RFL/RE – The head of the International Atomic Energy Agency (IAEA), Rafael Grossi, has met with Ali Akbar Salehi, the head of the civilian Atomic Energy Organization of Iran, ahead of Tehran’s February 23 deadline to reduce United Nations inspections of the country’s nuclear facilities if U.S. sanctions are not lifted, Iranian media reported on February 21.
Iran has said that it would stop implementing “voluntary transparency measures” under the 2015 nuclear agreement with major powers, including the so-called Additional Protocol, which allows IAEA inspectors to visit undeclared sites in Iran at short notice. Tehran has said that the steps are reversible.
The International Atomic Energy Agency said last week that Grossi’s visit to Tehran was aimed at finding “a mutually agreeable solution for the IAEA to continue essential verification activities in the country.”
Iranian Foreign Minister Mohammad Javad Zarif said the cameras of the IAEA would be shut off despite Grossi’s visit to follow a law passed by the country’s hard-line parliament.
“This is not a deadline for the world. This is not an ultimatum,” Zarif told the state-run, English-language broadcaster Press TV in an interview aired during Grossi’s visit. “This is an internal domestic issue between the parliament and the government.”
“We are supposed to implement the laws of the country. And the parliament adopted legislation, whether we like it or not.”
Iran’s parliament in December approved a bill that would suspend part of UN inspections of its nuclear facilities if the country does not receive sanctions relief.
Iran has stressed it will not cease working with the International Atomic Energy Agency (IAEA) or expel its inspectors.
Iran and six major powers struck a landmark nuclear deal in 2015 that called for curbs on Iran’s uranium-enrichment program in return for the lifting of international sanctions.
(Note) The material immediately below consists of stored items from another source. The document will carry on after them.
`src/rtl/timer_pkg.sv`:
```
// Shared types and constants for the bomb countdown timer and its display path.
package timer_pkg;

  typedef enum logic [1:0] {
    IDLE    = 2'd0,
    RUNNING = 2'd1,
    EXPIRED = 2'd2
  } state_e;

  localparam logic [7:0] ASCII_ZERO  = 8'h30;
  localparam int         MAX_SECONDS = 599;

  // Binary seconds (0..599) to {minutes, seconds-tens, seconds-ones} ASCII.
  function automatic logic [23:0] seconds_to_ascii(input logic [9:0] secs);
    logic [9:0] sec_of_min;
    logic [7:0] d_min;
    logic [7:0] d_tens;
    logic [7:0] d_ones;
    sec_of_min = secs % 10'd60;
    d_min      = 8'(secs / 10'd60);
    d_tens     = 8'(sec_of_min / 10'd10);
    d_ones     = 8'(sec_of_min % 10'd10);
    return {ASCII_ZERO | d_min, ASCII_ZERO | d_tens, ASCII_ZERO | d_ones};
  endfunction

endpackage

```
`src/rtl/sec_to_ascii.sv`:
```
// Registered seconds-to-ASCII converter with one cycle of latency.
// RESET_SECONDS sets what the display shows while reset is asserted.
module sec_to_ascii
  import timer_pkg::*;
#(
  parameter logic [9:0] RESET_SECONDS = 10'd0
) (
  input  logic        clock,
  input  logic        reset_n,
  input  logic [9:0]  seconds_i,
  output logic [23:0] ascii_o
);

  logic [23:0] ascii_q;

  // Register the converted digits every cycle.
  always_ff @(posedge clock or negedge reset_n) begin
    if (!reset_n) ascii_q <= seconds_to_ascii(RESET_SECONDS);
    else          ascii_q <= seconds_to_ascii(seconds_i);
  end

  assign ascii_o = ascii_q;

endmodule

```
`src/rtl/countdown_timer.sv`:
```
// Bomb countdown timer: loads a preset on begin_timer, counts down one second
// every CLK_HZ enabled cycles, subtracts a penalty per strike and latches
// time_up at 0:00 until the next begin_timer or reset.
module countdown_timer
  import timer_pkg::*;
#(
  parameter int CLK_HZ      = 65_000_000,
  parameter int START_MIN   = 5,
  parameter int START_SEC   = 0,
  parameter int PENALTY_SEC = 10
) (
  input  logic        clock,
  input  logic        reset_n,
  input  logic        begin_timer,
  input  logic        enable,
  input  logic        strike,
  output logic [23:0] ascii_timer,
  output logic        time_up,
  output logic        running,
  output logic        tick
);

  localparam int              PS_W   = (CLK_HZ > 1) ? $clog2(CLK_HZ) : 1;
  localparam logic [PS_W-1:0] PS_MAX = PS_W'(CLK_HZ - 1);
  localparam logic [9:0]      PRESET = 10'(START_MIN * 60 + START_SEC);
  localparam logic [10:0]     PEN    = 11'(PENALTY_SEC);

  state_e          state_q, state_d;
  logic [9:0]      remaining_q, remaining_d;
  logic [PS_W-1:0] prescale_q, prescale_d;
  logic            tick_q, tick_d;
  logic            running_q, time_up_q;
  logic            wrap;
  logic [10:0]     sub;

  // Next-state logic: begin_timer wins over counting, strikes and ticks.
  always_comb begin
    state_d     = state_q;
    remaining_d = remaining_q;
    prescale_d  = prescale_q;
    tick_d      = 1'b0;
    wrap        = 1'b0;
    sub         = 11'd0;
    if (begin_timer) begin
      remaining_d = PRESET;
      prescale_d  = '0;
      state_d     = RUNNING;
    end else if (state_q == RUNNING && enable) begin
      if (prescale_q == PS_MAX) begin
        prescale_d = '0;
        wrap       = 1'b1;
      end else begin
        prescale_d = prescale_q + PS_W'(1);
      end
      // A strike landing on a second boundary removes PENALTY_SEC+1 at once.
      sub = (strike ? PEN : 11'd0) + (wrap ? 11'd1 : 11'd0);
      if (sub != 11'd0) begin
        remaining_d = ({1'b0, remaining_q} > sub) ? 10'({1'b0, remaining_q} - sub) : 10'd0;
        if (remaining_d == 10'd0) state_d = EXPIRED;
      end
      tick_d = wrap;
    end
  end

  // State, counters and status flags; flags follow the next state so they
  // change on the same edge as the FSM.
  always_ff @(posedge clock or negedge reset_n) begin
    if (!reset_n) begin
      state_q     <= IDLE;
      remaining_q <= PRESET;
      prescale_q  <= '0;
      tick_q      <= 1'b0;
      running_q   <= 1'b0;
      time_up_q   <= 1'b0;
    end else begin
      state_q     <= state_d;
      remaining_q <= remaining_d;
      prescale_q  <= prescale_d;
      tick_q      <= tick_d;
      running_q   <= (state_d == RUNNING);
      time_up_q   <= (state_d == EXPIRED);
    end
  end

  sec_to_ascii #(
    .RESET_SECONDS(PRESET)
  ) u_disp (
    .clock    (clock),
    .reset_n  (reset_n),
    .seconds_i(remaining_q),
    .ascii_o  (ascii_timer)
  );

  assign tick    = tick_q;
  assign running = running_q;
  assign time_up = time_up_q;

endmodule
```
`config.mk`:
```
export PLATFORM = sky130hd
export DESIGN_NAME = countdown_timer
export DESIGN_NICKNAME = d
export VERILOG_FILES = /design/src/rtl/timer_pkg.sv /design/src/rtl/sec_to_ascii.sv /design/src/rtl/countdown_timer.sv
export SDC_FILE = /design/constraint.sdc
export NUM_CORES = 1
export LEC_CHECK = 0
export BUFFER_PORTS_ARGS = -buffer_cell sky130_fd_sc_hd__buf_2
export CORE_ASPECT_RATIO = 1.5
export CORE_MARGIN = 2
export CORE_UTILIZATION = 49
export CTS_CLUSTER_DIAMETER = 150
export DETAILED_ROUTE_END_ITERATION = 12
export GPL_ROUTABILITY_DRIVEN = 0
export GPL_TIMING_DRIVEN = 0
export PLACE_DENSITY = 0.67
export SKIP_CTS_REPAIR_TIMING = 1
export SLEW_MARGIN = 10
export SYNTH_ARGS = -nofsm -noshare
export SYNTH_HDL_FRONTEND = slang
export SYNTH_SLANG_ARGS = --single-unit
```
`constraint.sdc`:
```
create_clock -name clock -period 5.03 [get_ports clock]
set_clock_uncertainty 0.2 [all_clocks]
set_input_delay 1.006 -clock clock [delete_from_list [all_inputs] [get_ports clock]]
set_output_delay 1.006 -clock clock [all_outputs]
set_load 0.02 [all_outputs]
```
# Word level (Yosys, flattened, before mapping)
# Index checks and enable logic that the tools add are counted.
# totals
ff_bits	59
input_bits	5
word_cells	43
# classes
n_addsub	3
n_div	4
order_cmp	1
eq_ne	4
n_mux	18
n_reduce_logical	6
# ops
operator	count
2-to-1 mux 26 bit	3
2-to-1 mux 10 bit	4
adder 26 x 1 -> 26 bit (second input constant)	1
equality test 26 bit (second input constant)	1
nonzero test 11 bit	1
divider 10 x 4 -> 10 bit (second input constant)	1
divider 10 x 6 -> 10 bit (second input constant)	1
greater-than comparator 10 x 5 -> 1 bit	1
zero test 10 bit	1
remainder unit 10 x 4 -> 10 bit (second input constant)	1
remainder unit 10 x 6 -> 10 bit (second input constant)	1
subtractor 10 x 5 -> 10 bit	1
2-to-1 mux 2 bit	4
2-to-1 mux 1 bit	6
adder 4 x 1 -> 5 bit	1
equality test 2 x 1 -> 1 bit (second input constant)	2
2-to-1 mux 4 bit	1
nonzero test 2 bit	2
equality test 2 bit (second input constant)	1
AND reduction 2 bit	1
logical AND 1 bit	1

# Logic depth before layout (Yosys ltp)
# Gate-level depths: netlist of run 1.
# logic_depth
ltp_word	14
ltp_mapped	18
mapped_depth_nobuf	17

# By module
# A second synthesis of run 1 with hierarchy kept.
# hier_totals
cells_unflattened	437
area_unflattened_um2	3839.9
# modules_own_cells
mod	instances	cells_each	area_each_um2
countdown_timer	1	286	2531.2
sec_to_ascii	1	151	1308.8

# Worst setup path before layout of run 1
# No wires, ideal clock.
# synth_timing
kind	reg2reg
from	register prescale_q[0]
to	register running_q, in the netlist running
arrival_ns	3.953
t_required_ns	4.712
slack_ns	0.759
stages_incl_launch_ff	18
n_path_buf	1
cell_sequence	dfrtp_1 ha_1 nand3_1 nor2_1 nand2_1 nor4_1 clkbuf_1 ha_1 inv_1 fa_1 o21ai_0 nand2_1 or3_1 xnor2_1 a2111oi_0 o2111a_1 inv_1 a21o_1
# synth_between
elab_chain_len	14
word_cells_on_any_way	16
# synth_rtl
element	line_no	rtl
start, declared	countdown_timer.sv:30	logic [PS_W-1:0] prescale_q, prescale_d;
start signal, assigned	countdown_timer.sv:78	prescale_q <= prescale_d;
equality test 26 bit (*)	countdown_timer.sv:49	if (prescale_q == PS_MAX) begin
2-to-1 mux 1 bit (*)	countdown_timer.sv:49	
2-to-1 mux 1 bit (*)	countdown_timer.sv:48	end else if (state_q == RUNNING && enable) begin
2-to-1 mux 1 bit (*)	countdown_timer.sv:44	if (begin_timer) begin
2-to-1 mux 1 bit (*)	countdown_timer.sv:56	sub = (strike ? PEN : 11'd0) + (wrap ? 11'd1 : 11'd0);
adder 4 x 1 -> 5 bit (*)	countdown_timer.sv:56	
subtractor 10 x 5 -> 10 bit / greater-than comparator 10 x 5 -> 1 bit (equally long branches)	countdown_timer.sv:58	remaining_d = ({1'b0, remaining_q} > sub) ? 10'({1'b0, remaining_q} - sub) : 10'd0;
2-to-1 mux 10 bit	countdown_timer.sv:58	
zero test 10 bit	countdown_timer.sv:59	if (remaining_d == 10'd0) state_d = EXPIRED;
2-to-1 mux 2 bit	countdown_timer.sv:59	
2-to-1 mux 2 bit (*)	countdown_timer.sv:57	if (sub != 11'd0) begin
2-to-1 mux 2 bit (*)	countdown_timer.sv:48	
2-to-1 mux 2 bit (*)	countdown_timer.sv:44	
equality test 2 x 1 -> 1 bit (*)	countdown_timer.sv:80	running_q <= (state_d == RUNNING);
end signal, assigned	countdown_timer.sv:80	
end, declared	countdown_timer.sv:32	logic running_q, time_up_q;
# Every way passes the cells marked *; elsewhere a longest branch is shown, timed or not. The select of a mux whose other input is x is not followed.
# A chain may end at the register's enable or synchronous reset.

# Worst setup path in the final report of run 1
# Ends and elaborated chain as after synthesis.

==> flow_summary.yaml, run 1 <==
global_route:
  grtUsageTotal: 0.229
  grt_pass1_vias: 3410
  grt_pass1_wl_um: 15200
  grt_max_degree: 57
  antenna_found_initial: 0
  overflow: 0
placed_design:
  hpwl_um: 6650
  port_buffers: 21
  place_area_um2: 4050
drt:
  vias: 3474
  final_antenna_net_count: 0
  wl_um: 9190
  wl_per_cell_um: 15.7
  drt_iter0_markers: 230
  viasPerCell: 5.94
  drc: 0
  drtPass1Iterations: 4
logic_synthesis:
  ys_ff_latch: 56
  synthTopCellsByArea: "dfrtp_1 (33%), o21ai_0 (4.6%), dfstp_2 (4.2%)"
  synth_ff_type: "dfrtp_1"
  netlist_instances: 443
  synth_top_cell_by_area: "dfrtp_1"
  synth_top_area_share: 0.332
  async_flop_share: 1.00
  synth_seq_area_share: 0.374
  synth_cell_types: 79
  syn_area_per_cell_um2: 8.51
  yosysWarningCount: 0
  synth_area_um2: 3770
  synth_common_cells: "dfrtp_1 (50), nor2_1 (41), nand2_1 (40), o21ai_0 (35), a21oi_1 (30)"
  synth.most_common_cell: "dfrtp_1"
  synth_edf_count: 0
power_and_ir_drop:
  ir_drop_v: 0.000167
  p_sw_uw: 334
  power_density_nw_per_um2: 289
  pwr-share-clk: 0.404
  power_mw: 1.24
  p_int_uw: 904
  p_leak_nw: 1.79
  pwr-share-seq: 0.392
  switching_share: 0.270
  pwr-share-comb: 0.203
hold_path:
  hold_depth: 0
  min_path_type: "reg2reg"
timing:
  fin_setup_tns_ps: 0
  slew_violations: 0
  period_minus_slack_ps: 4620
  hold-worst-slack_ps: 206
  worstMarginPinSlew_ps: 707
  rsz0062_at_grt: "no"
  hold_viol: 0
  setup_violations: 0
  finalCritPeriodShare: 0.918
  max_freq_mhz: 216
  max_slew_margin: 0.529
die:
  dieHeight_um: 111
  placementRows: 39
  fp.coreArea_um2: 7560
  die_x_um: 75.6
  start_util: 0.498
  boundaryPins: 32
  die-area_um2: 8430
clocking:
  htree_num_levels: 2
  clock_path_buffers: 2
  cts.clk_slew.worst_paths_ps: 70
  cts_tree: "yes"
  root_buffer: "clkbuf_16"
  clock-sinks: 56
  numCtsBuffers: 5
  clk_latency_ps: 300
critical_path:
  worst_path_largest_cell_delay_ps: 440
  crit_chain: "ha_1 -> nand3_1 -> nor2_1 -> nand2_1 -> nor4_2 -> clkbuf_2 -> ha_1 -> inv_1 -> fa_1 -> o21ai_1 -> nand2_1 -> or3_1 -> xnor2_1 -> a2111oi_2 -> o2111a_1 -> inv_1 -> a21o_1"
  slowest_stage: "fa_1"
  critPathRequiredTime_ps: 5020
  end_kind: "flop"
  startpoint_type: "flop"
  cp.arrival_ps: 4610
  path_max_fanout: 10
  crit_type: "reg2reg"
  reg2reg_depth: 17
finish:
  n_antenna_cell: 0
  drive_gt1_frac: 0.166
  final_nets: 492
  fin_area_um2: 4290
  syn2layout_area_growth_pct: 13.8
  n_fill_cell: 698
  final_util: 0.567
job:
  max_cap_violations: 0
status:
  status: "completed"
[cells in the final DEF, fill, tap and decap left out, types with 9 or more instances in the layout]
cell type and n:
nand3_1 17, nor3_1 11, a21oi_1 30, conb_1 13
inv_1 15, nand2_1 40, buf_2 29, clkbuf_1 9
o21ai_0 34, nor2_1 41, dfrtp_1 50, buf_4 13
o31ai_1 10
[area by class of cell]
| class | instances | area [µm²] | area share |
|---|---|---|---|
| clock buffers | 5 | 125 | 0.0292 |
| well taps | 102 | 128 | 0.0297 |
| clock inverters | 3 | 90.1 | 0.0210 |
| repair buffers | 21 | 108 | 0.0251 |
| plain buffers | 34 | 208 | 0.0484 |
| flip-flops and latches | 56 | 1410 | 0.328 |
| inverters | 16 | 60.1 | 0.0140 |
| multi-input cells | 348 | 2160 | 0.504 |
[worst max-delay path: cells and delay by family (launching register included)]
family,cells,cell delay [ps]
adder cells (fa/ha/maj),3,820
AO/OA/AOI/OAI,4,1060
flip-flops,1,390
XOR/XNOR,1,170
AND/OR/NAND/NOR,6,1450
buffers and inverters,3,410
[power by group through the flow]
stage,logic (mW),clock network (mW),registers [mW]
2_1_floorplan,0.156,0,0.521
3_3_place_gp,0.244,0,0.494
3_5_place_dp,0.249,0,0.495
4_1_cts,0.250,0.507,0.486
5_1_grt,0.279,0.522,0.489
6_report,0.252,0.501,0.486
[registers in the layout, summed over array words and instances, names as in the netlist]
name / cells
state_q: 2
time_up: 1
running: 1
remaining_q: 10
prescale_q: 26
tick: 1
u_disp.ascii_o: 15
[through the flow]
step,cells,worst slack (ps)
finish,585,410
global route,585,56.9
CTS,585,-309
detailed placement,577,-264
global placement,577,-180
floorplan,454,759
But President Donald Trump in May 2018 pulled his country out of the accord and reimposed crippling sanctions on Iran, saying the terms were not strict enough.
In response, Tehran has gradually breached the deal by building up its stockpile of low-enriched uranium, refining uranium to a higher level of purity, and using advanced centrifuges for enrichment.
The administration of President Joe Biden is exploring ways to return to the deal.
The White House said on February 19 that the European Union has floated the idea of a conversation among Iran and the six major powers that signed the deal.
On the same day, Biden said that Washington is prepared to reengage with the international partners that signed the deal on Iran’s nuclear program.
Iranian Deputy Foreign Minister Abbas Araqchi said on February 20 that his country is considering the European Union’s offer to host a meeting between Iran and the other parties to the 2015 nuclear deal.
“Now we are considering [the offer],and are engaged in consultations with our other friends and partners like China and Russia,” Araqchi was quoted as saying by Iranian media.
“However, we believe a U.S return to the nuclear accord does not require a meeting and the only way for it is to lift the sanctions,” Araqchi said.